He studied at the famous Arndt Gymnasium in Berlin, the London School of Economics and the Universities of Geneva and Frankfurt before earning a doctorate in law at the University of Frankfurt in 1931 and a doctorate in Political Science at the University of Rome in 1934.

== League of Nations ==
During most of the 1930s he was Senior Legal Advisor to the League of Nations at the League’s Legal Institute in Rome. In 1933, he married his wife, Britta Bjorkander, a Swedish citizen.

== World War II ==
Kraemer, a Lutheran with a dislike for Nazis, escaped Nazi Germany for America in 1939, leaving behind his wife and son. He was drafted and became a U.S. citizen as an inductee and joined the United States Army in April 1943 ("with two PhDs and one monocle") as an infantryman in the 84th Infantry Division (the "Railsplitter"). His time served at Camp Ritchie classifies him as one of the thousands of Ritchie Boys.
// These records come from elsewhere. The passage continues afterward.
What follows belongs to an exercise in optimizing a design on an open flow for small area; a production flow would make more cautious choices. Function was checked by simulation only, so behaviour that the tests miss may differ from the original. Power is estimated from default activity; no workload was simulated.

wip/zinc:
## video_uut
module video_uut (
    input  wire         clk_i           , 
    input  wire         cen_i           , 
    input  wire         rst_i           , 
    input  wire         vid_sel_i       , 
    input  wire [23:0]  vid_rgb_i       , 
    input  wire [1:0]   vh_blank_i      , 
    input  wire [2:0]   dvh_sync_i      , 
    output wire [2:0]   dvh_sync_o      , 
    output wire [23:0]  vid_rgb_o         
);
Size in the first run: about 2700 cells after synthesis, roughly 150 flip-flops, ~60 I/O pins, ~0.018 sq mm of cells after synthesis.
export LEC_CHECK = 0
export CAP_MARGIN = 20
export CORE_MARGIN = 2
export CORE_UTILIZATION = 40
export GPL_TIMING_DRIVEN = 0
export SLEW_MARGIN = 20
create_clock -name core_clock -period 13.0 [get_ports {clk_i}]
standard.sh (not shown) runs the stock make flow with config.mk's settings and CLKGATE_MAP_FILE= SYNTH_SCRIPT=/design/flow/synth_recipe.tcl, a recipe that flattens the netlist after the stock synthesis.
==> flow/flow/run.sh <==
#!/bin/bash
# The standard layout (standard.sh) with a different combinational mapping in
# synthesis:
#  - adders are left to ABC as plain logic (no full/half-adder cell
#    extraction, no Kogge-Stone carry network);
#  - ABC runs flow/deep.abc (deepsyn restructuring, then area-recovering
#    mapping) instead of ORFS's abc script.
# flow/synth.tcl is synth_recipe.tcl with an abc wrapper that swaps the script;
# registers, their names and cell types are those of the standard synthesis.
set -euo pipefail
export MY_ABC_SCRIPT="$PWD/flow/deep.abc"
bash standard.sh SYNTH_SCRIPT="$PWD/flow/synth.tcl" ADDER_MAP_FILE= SYNTH_OPERATIONS_ARGS=-nofsm CTS_ARGS="-sink_clustering_enable -repair_clock_nets -dont_use_dummy_load -sink_clustering_size 16 -sink_clustering_max_diameter 60 -buf_list {sky130_fd_sc_hd__clkbuf_8}" finish > make_finish.log 2>&1
==> flow/flow/deep.abc <==
strash
&get -n
&fraig -x
&deepsyn -T 100
&deepsyn -T 100
&put
strash
&get -n
&dch -f
&nf -R 1000
&put
==> flow/flow/synth.tcl <==
# synth_recipe.tcl with an abc wrapper: the ABC script is replaced by $MY_ABC_SCRIPT
proc synth {args} { yosys synth -nofsm -noshare {*}$args }
proc abc {args} {
  set out {}
  set skip 0
  foreach a $args {
    if {$skip} { set skip 0; continue }
    if {$a eq "-script"} { set skip 1; continue }
    lappend out $a
  }
  if {[info exists ::env(MY_ABC_SCRIPT)] && $::env(MY_ABC_SCRIPT) ne ""} {
    set out [linsert $out 0 -script $::env(MY_ABC_SCRIPT)]
  }
  yosys abc {*}$out
}
source $::env(SCRIPTS_DIR)/synth.tcl
# left out here: clear keep_hierarchy, flatten, clean up, hide names made inside functions, write 1_2_yosys.v
The inputs of wip/willow differ from those of wip/zinc as listed below.
Settings: CORE_UTILIZATION: 40 -> 60; GPL_TIMING_DRIVEN: 0 -> unset.
diff --git a/flow/flow/run.sh b/flow/flow/run.sh
--- a/flow/flow/run.sh
+++ b/flow/flow/run.sh
@@ -2 +2,3 @@
-# The standard layout (standard.sh) with a different combinational mapping in
+# The standard layout (standard.sh) with a different clock tree (clkbuf_8 only,
+# clusters of up to 20 sinks within 60 um, no dummy loads) and a different
+# combinational mapping in
@@ -12 +14,3 @@
-bash standard.sh SYNTH_SCRIPT="$PWD/flow/synth.tcl" ADDER_MAP_FILE= SYNTH_OPERATIONS_ARGS=-nofsm CTS_ARGS="-sink_clustering_enable -repair_clock_nets -dont_use_dummy_load -sink_clustering_size 16 -sink_clustering_max_diameter 60 -buf_list {sky130_fd_sc_hd__clkbuf_8}" finish > make_finish.log 2>&1
+# appended to the platform's own DONT_USE_CELLS by its "+="
+export DONT_USE_CELLS="sky130_fd_sc_hd__buf_4 sky130_fd_sc_hd__buf_6 sky130_fd_sc_hd__buf_8 sky130_fd_sc_hd__buf_12 sky130_fd_sc_hd__buf_16"
+bash standard.sh SYNTH_SCRIPT="$PWD/flow/synth.tcl" ADDER_MAP_FILE= SYNTH_OPERATIONS_ARGS=-nofsm MIN_BUF_CELL_AND_PORTS="sky130_fd_sc_hd__buf_2 A X" BUFFER_PORTS_ARGS="-buffer_cell sky130_fd_sc_hd__buf_1" CTS_ARGS="-sink_clustering_enable -repair_clock_nets -dont_use_dummy_load -sink_clustering_size 20 -sink_clustering_max_diameter 60 -buf_list {sky130_fd_sc_hd__clkbuf_8}" finish > make_finish.log 2>&1
Results
In wip/willow the combinational fraction of design power turned out 0.7 points lower than in wip/zinc. Vias: wip/willow above wip/zinc. Any difference in clock distribution power between wip/zinc and wip/willow is small enough to ignore. Side by side, met2 wirelength from detailed routing turned out lower in wip/willow than in wip/zinc. Compared with wip/zinc, final area in wip/willow decreased by a few percent. wip/willow vs. wip/zinc: largest fanout of any net on the critical path went down by 2. On proportion of power drawn by the clock network, the higher figure sits with wip/willow, not wip/zinc. wip/willow gives less shortest period the worst path allows than wip/zinc did. Fill cell total of the finished layout in wip/willow is 1972 lower than in wip/zinc. Lower share of the final layout cell area in sequential cells goes to wip/zinc over wip/willow.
Kraemer fought in the Battle of the Bulge and in the battles of the Ruhr and Rhineland, earning a Battlefield Commission and a Bronze Star in the liberation of his former homeland. In 1945 Kraemer was reunited with his wife and son and returned to Washington, DC, in 1947. He left active duty in 1948 and retired from the Army Reserve in 1963 with the rank of lieutenant colonel.
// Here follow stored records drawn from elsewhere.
This is an optimization exercise on Yosys and OpenROAD, whose aim is small area, not a production implementation.
Only simulation tests tie the RTL to the original design; equivalence was not proved.
No activity file was given, so power comes from the tool's default toggle rates.

==> wip/maple <==
==> flow/design.v <==
`timescale 1ns / 1ps
module ClockDivider(
    input clk,
    input reset,
    output reg [3:0] b,
    output wire rise_2Hz,
    output wire rise_4Hz,
    output wire rise_500Hz
);
    reg [12:0] f;
    reg [13:0] h;
    reg [5:0] q;
    wire f_end = ((f ^ 13'b1000011001111) & 13'b0101111111101) == 0;
    wire h_end = ((h ^ 14'b10010001000110) & 14'b01101111111111) == 0;
    wire q_end = ((q ^ 6'b110100) & 6'b010111) == 0;
    assign rise_4Hz   = f_end & ~b[0];
    assign rise_2Hz   = h_end & ~b[0];
    assign rise_500Hz = q_end & ~b[0];
    always @(posedge clk or posedge reset) begin
        if (reset) begin
            b <= 4'd0;
            f <= 13'b0000110011110;
            h <= 14'b00100010001100;
            q <= 6'b101000;
        end else begin
            b <= b + 4'd1;
            f <= {f[11:0], ~(f[12] ^ f[0]) ^ f_end};
            h <= {h[12:0], h[13] ^ h[12] ^ h_end};
            q <= {q[4:0], q[5] ^ q[0] ^ q_end};
        end
    end
endmodule
`timescale 1ns / 1ps
module Debouncer(
    input clk,
    input reset,
    input button,
    output wire debounce
);
    reg button_sync;
    reg button_sync_prev;
    reg [12:0] c;
    wire waiting = ~|c[11:0];
    assign debounce = waiting & c[12];
    wire fb = waiting ? (button_sync & ~button_sync_prev) : (c[12] ^ c[2]);
    always @(posedge clk or posedge reset) begin
        if (reset) begin
            button_sync <= 1'b0;
            c <= 13'd0;
        end else begin
            button_sync <= button;
            c <= {c[11:0], fb};
        end
    end
    always @(posedge clk)
        button_sync_prev <= button_sync;
endmodule
`timescale 1ns / 1ps
module refresher250ms (
    input clk,
    input rst,
    input [3:0] b,
    output wire measure,
    output wire trig_done
);
    reg [9:0] r;
    wire r_end = ((r ^ 10'b0000011010) & 10'b0111110111) == 0;
    assign measure   = r_end & (&b);
    assign trig_done = (({b, r} ^ 14'b10001000101110) & 14'b00000000111100) == 0;
    always @(posedge clk or posedge rst) begin
        if (rst)
            r <= 10'b0000110100;
        else
            r <= {r[8:0], ~(r[9] ^ r[2]) ^ r_end};
    end
endmodule
module UltraSonicSensor (
    input clk,
    input rst,
    input measure,
    input trig_done,
    input echo,
    output wire trig,
    output reg exit_car
);
    localparam IDLE = 2'b00, TRIGGER = 2'b01, WAIT = 2'b11, COUNTECHO = 2'b10;
    reg [1:0] state;
    reg below;
    reg [21:0] ecount;
    wire inIDLE = (state == IDLE);
    wire inCOUNT = (state == COUNTECHO);
    assign trig = (state == TRIGGER);
    wire zero21 = ~|ecount[20:0];
    wire wrap = ecount[21] & zero21;               
    wire at695 = ((ecount ^ 22'b1111111111000000000011) & 22'b0001001001100000000001) == 0;   
    always @(posedge clk or posedge rst) begin
        if (rst) begin
            state <= IDLE;
            exit_car <= 1'b0;
            below <= 1'b1;
        end else begin
            case (state)
                IDLE:      state <= measure ? TRIGGER : IDLE;
                TRIGGER:   state <= trig_done ? WAIT : TRIGGER;
                WAIT:      state <= echo ? COUNTECHO : WAIT;
                COUNTECHO: state <= echo ? COUNTECHO : IDLE;
            endcase
            if (inIDLE)
                exit_car <= below;
            if (inCOUNT)
                below <= (below & ~at695) | wrap;
            else if (state == WAIT)
                below <= 1'b1;
        end
    end
    always @(posedge clk)
        ecount <= {ecount[20:0], inCOUNT & (ecount[21] ^ ecount[20] ^ zero21)};
endmodule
== University teacher, Pentagon strategist, and White House advisor ==
A gifted talent scout and teacher, in 1944 he discovered young Henry Kissinger, whom Kraemer had recruited into Army division. Kraemer persuaded Kissinger to attend Harvard University. "Kraemer shaped my reading and thinking, influenced my choice of college, awakened my interest in political philosophy and history, inspired both my undergraduate and graduate theses and became an integral and indispensable part of my life" Kissinger said.

In 1961 Kraemer also discovered Alexander Haig, and in 1969 Kraemer recommended Haig as the Military Assistant to then National Security Advisor Kissinger. Sven Kraemer, Fritz G. A. Kraemer's son, also served in the Nixon-Kissinger National Security Council.

From the early 1950s until 1978, when Kraemer retired from civil service, he served as Senior Civilian Advisor to the U.S. Army Chief of Staff in the Pentagon and influenced the Department of Defense during the Cold War. During his time at the Pentagon, he also influenced Secretaries of Defense James R. Schlesinger and Donald Rumsfeld. He served on the White House national security staff under 10 presidents.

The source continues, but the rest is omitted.